Friday, February 1, 2013

Positive Money — New book ‘Modernising Money’ is out now

After two years of research, and writing, and more research, and more writing, Andrew Jackson and Ben Dyson have completed the book ‘Modernising Money’, which documents, in more detail than ever before, exactly how we could fix the monetary system for the benefit of business, society, and the environment. These proposals offer one of the few hopes of escaping from our current dysfunctional monetary system. And today, the book is available on sale.
Positive Money
New book ‘Modernising Money’ is out now

4 comments:

David said...

While I can see a certain logic in the idea of separating bank from state, I'm beginning to see that this type of monetary reform is going at it from the wrong side. The problem isn't so much that banks create money, but that there is an artificial scarcity due to rent and reduced public spending that induces people to go into debt for basic needs like housing and education. Generally, we need more public spending and to change the way we deal with housing. Stephen Zarlenga's infrastructure fund is a good idea as is MMT's JG. Do a debt jubilee of some sort and institute LVT. Regulate banks with a stringency of the order we now apply to gambling casinos. And do something about the rent seeking machines that American universities have become.

Matt Franko said...

"And do something about the rent seeking machines that American universities have become."

Here in the US since 2010 all student loans are directly from the federal govt.... can the govt be a "rent seeker"? Or are they getting a certain cohort of education seekers in the non-govt to sign up for additional taxes?

But David I agree in any case that the finance of the education system here is screwed up.... rsp,

Neil Wilson said...

I'm not sure how to take the positive money crew. They have a few good ideas, but this obsession with central bank liabilities being the One True Money clouds the view.

The latest video starts to drift into propaganda for example. Apparently banks never pay out dividends.

And all that leads to some serious blindspots in the way that the banking system works, and therefore the best way to keep them under control.

David said...

Here in the US since 2010 all student loans are directly from the federal govt.... can the govt be a "rent seeker"?
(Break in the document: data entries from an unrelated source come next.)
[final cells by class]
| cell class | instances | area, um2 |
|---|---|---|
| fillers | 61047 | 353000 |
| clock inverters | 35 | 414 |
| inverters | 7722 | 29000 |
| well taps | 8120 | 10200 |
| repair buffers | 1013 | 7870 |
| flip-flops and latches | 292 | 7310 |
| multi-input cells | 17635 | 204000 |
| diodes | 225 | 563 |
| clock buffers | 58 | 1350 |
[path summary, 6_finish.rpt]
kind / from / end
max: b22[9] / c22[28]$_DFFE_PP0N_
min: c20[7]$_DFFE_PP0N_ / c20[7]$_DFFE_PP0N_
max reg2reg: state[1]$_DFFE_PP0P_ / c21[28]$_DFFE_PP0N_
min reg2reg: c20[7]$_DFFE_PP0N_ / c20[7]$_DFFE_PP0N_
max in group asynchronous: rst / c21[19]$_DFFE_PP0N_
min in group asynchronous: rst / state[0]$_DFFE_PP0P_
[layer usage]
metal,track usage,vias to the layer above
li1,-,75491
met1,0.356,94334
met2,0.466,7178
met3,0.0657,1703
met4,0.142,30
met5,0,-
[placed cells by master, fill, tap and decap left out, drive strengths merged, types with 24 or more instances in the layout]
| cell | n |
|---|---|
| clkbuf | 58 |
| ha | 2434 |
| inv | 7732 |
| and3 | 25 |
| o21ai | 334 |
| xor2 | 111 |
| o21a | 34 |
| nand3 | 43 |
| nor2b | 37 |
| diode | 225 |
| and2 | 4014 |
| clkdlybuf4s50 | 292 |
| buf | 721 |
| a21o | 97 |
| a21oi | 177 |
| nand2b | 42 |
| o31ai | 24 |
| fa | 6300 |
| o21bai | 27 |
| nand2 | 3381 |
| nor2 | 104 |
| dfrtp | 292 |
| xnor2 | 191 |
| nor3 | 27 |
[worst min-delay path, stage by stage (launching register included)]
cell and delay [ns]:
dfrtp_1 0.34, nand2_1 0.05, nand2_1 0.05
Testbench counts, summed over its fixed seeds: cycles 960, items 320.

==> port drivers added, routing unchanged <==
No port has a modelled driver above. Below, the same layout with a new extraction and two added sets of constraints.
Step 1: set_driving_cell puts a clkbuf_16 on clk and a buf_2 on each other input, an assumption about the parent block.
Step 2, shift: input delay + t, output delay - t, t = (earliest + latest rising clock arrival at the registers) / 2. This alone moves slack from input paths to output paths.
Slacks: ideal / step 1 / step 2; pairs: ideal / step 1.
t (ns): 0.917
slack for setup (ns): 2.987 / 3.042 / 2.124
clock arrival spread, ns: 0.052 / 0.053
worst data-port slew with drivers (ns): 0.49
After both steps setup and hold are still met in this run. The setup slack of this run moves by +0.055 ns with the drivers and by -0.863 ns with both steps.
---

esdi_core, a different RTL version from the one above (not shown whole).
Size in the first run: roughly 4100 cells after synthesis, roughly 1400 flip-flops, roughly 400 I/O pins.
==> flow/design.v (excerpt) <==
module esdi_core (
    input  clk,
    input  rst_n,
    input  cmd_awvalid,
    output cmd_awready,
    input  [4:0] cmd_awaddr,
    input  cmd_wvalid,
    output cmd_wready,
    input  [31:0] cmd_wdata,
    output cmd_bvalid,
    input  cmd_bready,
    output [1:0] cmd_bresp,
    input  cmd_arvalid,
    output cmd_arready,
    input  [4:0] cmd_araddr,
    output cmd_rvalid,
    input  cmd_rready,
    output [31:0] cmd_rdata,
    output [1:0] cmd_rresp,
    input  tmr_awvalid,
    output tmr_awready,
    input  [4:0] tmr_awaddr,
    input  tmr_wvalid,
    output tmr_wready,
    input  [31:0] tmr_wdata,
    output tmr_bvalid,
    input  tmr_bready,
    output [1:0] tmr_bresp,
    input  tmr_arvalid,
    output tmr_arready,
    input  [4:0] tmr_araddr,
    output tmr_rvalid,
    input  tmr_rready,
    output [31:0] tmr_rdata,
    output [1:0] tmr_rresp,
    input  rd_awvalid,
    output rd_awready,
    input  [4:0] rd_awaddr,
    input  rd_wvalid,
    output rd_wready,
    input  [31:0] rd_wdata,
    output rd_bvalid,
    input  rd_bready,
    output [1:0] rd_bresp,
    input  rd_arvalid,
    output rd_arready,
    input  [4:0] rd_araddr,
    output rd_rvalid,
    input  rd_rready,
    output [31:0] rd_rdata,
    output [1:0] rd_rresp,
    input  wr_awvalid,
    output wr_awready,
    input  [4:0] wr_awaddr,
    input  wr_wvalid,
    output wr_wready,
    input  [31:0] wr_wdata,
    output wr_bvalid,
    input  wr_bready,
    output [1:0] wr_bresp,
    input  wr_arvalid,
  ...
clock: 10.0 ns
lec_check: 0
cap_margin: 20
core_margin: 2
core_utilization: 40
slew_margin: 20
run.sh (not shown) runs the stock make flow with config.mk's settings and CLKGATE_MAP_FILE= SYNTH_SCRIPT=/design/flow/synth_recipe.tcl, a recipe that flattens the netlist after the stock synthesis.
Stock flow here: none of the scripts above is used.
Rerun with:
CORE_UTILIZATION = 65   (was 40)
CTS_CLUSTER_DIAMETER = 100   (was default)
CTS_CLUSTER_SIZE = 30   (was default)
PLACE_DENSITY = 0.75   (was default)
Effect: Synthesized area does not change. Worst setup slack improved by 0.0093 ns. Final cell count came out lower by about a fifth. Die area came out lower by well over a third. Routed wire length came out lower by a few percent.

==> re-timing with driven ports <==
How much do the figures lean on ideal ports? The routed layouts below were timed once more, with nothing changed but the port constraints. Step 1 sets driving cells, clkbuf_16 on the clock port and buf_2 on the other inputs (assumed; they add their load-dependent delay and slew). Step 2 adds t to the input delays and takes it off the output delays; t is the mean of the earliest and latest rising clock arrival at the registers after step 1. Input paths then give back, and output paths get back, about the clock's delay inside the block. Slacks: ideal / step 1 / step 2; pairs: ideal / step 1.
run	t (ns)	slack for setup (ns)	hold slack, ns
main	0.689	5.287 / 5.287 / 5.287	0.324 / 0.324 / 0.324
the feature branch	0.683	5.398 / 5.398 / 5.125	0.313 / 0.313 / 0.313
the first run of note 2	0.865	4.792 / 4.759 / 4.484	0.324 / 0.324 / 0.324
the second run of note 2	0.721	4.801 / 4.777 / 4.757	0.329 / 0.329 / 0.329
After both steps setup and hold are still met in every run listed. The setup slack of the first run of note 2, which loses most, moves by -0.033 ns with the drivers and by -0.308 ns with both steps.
Source: an optimization exercise on an open RTL-to-GDS flow (aim: small area and a short achievable clock period). Production flows keep margins and buffers that such runs may drop. The RTL was checked by simulation tests, not by an equivalence proof against the original design. No activity file was given, so power comes from the tool's default toggle rates.

==> design.v <==
module Pipeline_reg #(
    parameter WIDTH = 32,
    reset = 32'h13
) (
    input logic clk,
    input logic flush,
    stall,
    input logic [WIDTH-1:0] in,
    output logic [WIDTH-1:0] out
);
  always_ff @(posedge clk) begin
    if (flush) out <= WIDTH'(reset);
    else if (!stall) out <= in;
  end
endmodule
module mux11x1 (
    input  logic [31:0] i1,
    i2,
    i3,
    i4,
    i5,
    i6,
    i7,
    i8,
    i9,
    i10,
    i11,
    input  logic [ 3:0] s,
    output logic [31:0] y
);
  always_comb begin
    case (s)
      4'd0:  y = i1;
      4'd1:  y = i2;
      4'd2:  y = i3;
      4'd3:  y = i4;
      4'd4:  y = i5;
      4'd5:  y = i6;
      4'd6:  y = i7;
      4'd7:  y = i8;
      4'd8:  y = i9;
      4'd9:  y = i10;
      4'd10: y = i11;
      default: y = 32'b0;
    endcase
  end
endmodule
module Regfile (
    input logic rst,
    clk,
    write_en,
    input logic [4:0] rs1_in,
    rs2_in,
    rd,
    input logic [31:0] write_data,
    output logic [31:0] rs1_out,
    rs2_out
);
  logic [31:0] mem[0:31];
  logic [31:0] result;
  assign result = mem[12];
  logic valid_add1, valid_add2, valid_write_en;
  assign valid_add1 = |rs1_in;
  assign valid_add2 = |rs2_in;
  assign valid_write_en = |rd & write_en;
  assign rs1_out = valid_add1 ? mem[rs1_in] : '0;
  assign rs2_out = valid_add2 ? mem[rs2_in] : '0;
  always_ff @(negedge clk)
    if (write_en) mem[rd] <= write_data;
endmodule
module timer #(
    parameter WIDTH = 4
) (
    input clk,
    input rst,
    en,
    output logic ovf
);
  logic [WIDTH-1:0] count;
  assign ovf = count[WIDTH-1];
  always_ff @(posedge clk) begin
    if (rst) count <= '0;
    else if (ovf) count <= '0;
    else if (en) count <= count + 1'b1;
  end
endmodule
No, not exactly, Matt. I think the gov. taking over the loan program is a step in the right direction. What I would say is that the loan and grant in aid, etc., serve to subsidized rent seeking. Much like with housing, the young people are beginning to be priced out, even with the subsidies. The American University system was founded on a government land give away that made a few men really rich. Henry George cut his teeth on the land issue by invesigating the abuses of one J. Leland Stanford in California. My son is currently attending a public university and I see many layers of rent seeking; privatizations of what is supposed to be a commons. Textbook prices are criminal, the library caters to Elseviers and Jstors of the the world. Fees are charged for little test scan thingies, and required for what reason? The teachers are mostly insecure part timers who are afraid to challenge their students, lest they scare them away. If the increases in costs were going to the profs that would be one thing, but I know that they are not.